Coalition for Community Writing Outstanding Book Award
2021 IARSLCE Publication of the Year
“Rewriting Partnerships argues for a generative and just form of community/university engagement based on a more sophisticated understanding of how these partnerships construct knowledge. . . . Engaging and a pleasure to read.”
—Linda Flower, Carnegie Mellon University
“This book turns to the knowledge of community members in ways that are just, welcoming, and disruptive.”
—Steven Alvarez, St. John’s University
"Rewriting Partnerships offers a clearly organized account of how community partners are not service projects, but are, instead, invaluable beacons of experiential knowledge and lived experiences that university partners have the opportunity and privilege to access with open minds and open hearts."
—Community Literacy Journal
Community members are rarely tapped for their insights on engaged teaching and research, but without these perspectives, it is difficult to create ethical and effective practices. Rewriting Partnerships calls for a radical reorientation to the knowledges of community partners. Emphasizing the voices of community members themselves—the adult literacy learners, secondary students, and youth activists who work with college students—the book introduces Critical Community-Based Epistemologies, a deeply practical approach to knowledge construction that centers the perspectives of marginalized participants.

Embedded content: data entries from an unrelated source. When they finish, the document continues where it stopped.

**config.mk**
```make
export PLATFORM = sky130hd
export DESIGN_NAME = crc5_frame_unit
export DESIGN_NICKNAME = d
export VERILOG_FILES = /design/src/rtl/crc5_pkg.sv /design/src/rtl/crc5_word_calc.sv /design/src/rtl/crc5_bit_engine.sv /design/src/rtl/crc5_frame_unit.sv
export SDC_FILE = /design/constraint.sdc
export NUM_CORES = 1
export LEC_CHECK = 0
export ABC_CLOCK_PERIOD_IN_PS = 5210
export BUFFER_PORTS_ARGS = -buffer_cell sky130_fd_sc_hd__buf_2
export CAP_MARGIN = 0
export CORE_ASPECT_RATIO = 0.6
export CORE_MARGIN = 2
export CORE_UTILIZATION = 58
export CTS_BUF_LIST = sky130_fd_sc_hd__clkbuf_4 sky130_fd_sc_hd__clkbuf_8 sky130_fd_sc_hd__clkbuf_16
export DETAILED_ROUTE_END_ITERATION = 8
export GPL_TIMING_DRIVEN = 0
export PLACE_DENSITY = 0.84
export SLEW_MARGIN = 20
export SYNTH_ARGS = -nofsm -noshare
export SYNTH_HDL_FRONTEND = slang
export SYNTH_HIERARCHICAL = 1
export SYNTH_SLANG_ARGS = --single-unit
```
**constraint.sdc**
```tcl
create_clock -name clk -period 5.21 [get_ports clk]
set_clock_uncertainty 0.1 [all_clocks]
set_input_delay 1.042 -clock clk [delete_from_list [all_inputs] [get_ports clk]]
set_output_delay 1.042 -clock clk [all_outputs]
set_load 0.1 [all_outputs]
```
<file path="config.mk">
export PLATFORM = sky130hd
export DESIGN_NAME = mem_gap_sequencer
export DESIGN_NICKNAME = d
export VERILOG_FILES = /design/src/rtl/mem_gap_sequencer.sv
export SDC_FILE = /design/constraint.sdc
export NUM_CORES = 1
export LEC_CHECK = 0
export BUFFER_PORTS_ARGS = -buffer_cell sky130_fd_sc_hd__buf_2
export CAP_MARGIN = 20
export CORE_ASPECT_RATIO = 1.75
export CORE_MARGIN = 4
export CORE_UTILIZATION = 25
export CTS_CLUSTER_SIZE = 8
export DETAILED_ROUTE_END_ITERATION = 7
export HOLD_SLACK_MARGIN = 0.03
export PLACE_DENSITY = 0.5
export SETUP_SLACK_MARGIN = 0.2
export SLEW_MARGIN = 20
export SYNTH_ARGS = -nofsm -noshare
export SYNTH_HDL_FRONTEND = slang
export SYNTH_SLANG_ARGS = --single-unit
</file>
<file path="constraint.sdc">
create_clock -name clk -period 3.21 [get_ports clk]
set_clock_uncertainty 0.2 [all_clocks]
set_input_delay 0.321 -clock clk [delete_from_list [all_inputs] [get_ports clk]]
set_output_delay 0.321 -clock clk [all_outputs]
set_load 0.01 [all_outputs]
</file>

Drawing on interviews with over eighty community members, Rewriting Partnerships features community knowledges in three common types of community-engaged learning: youth working with college students in a writing exchange program, nonprofit staff who serve as clients for student projects, and community members who work with graduate students. Interviewees from each type of partnership offer practical strategies for creating more ethical collaborations, including how programs are built, how projects are introduced to partners, and how graduate students are educated. The book also explores three approaches to partnership design that create space for community voices at the structural level: advisory boards, participatory evaluation, and community grading.
Immediately applicable to teachers, researchers, community partners, and administrators involved in community engagement, Rewriting Partnerships offers concrete strategies for creating more community-responsive partnerships at the classroom level as well as at the level of program and research design. But most provocatively, the book challenges common assumptions about who can create knowledge about community-based learning, demonstrating that community partners have the potential to contribute significantly to community engagement scholarship and program decision-making.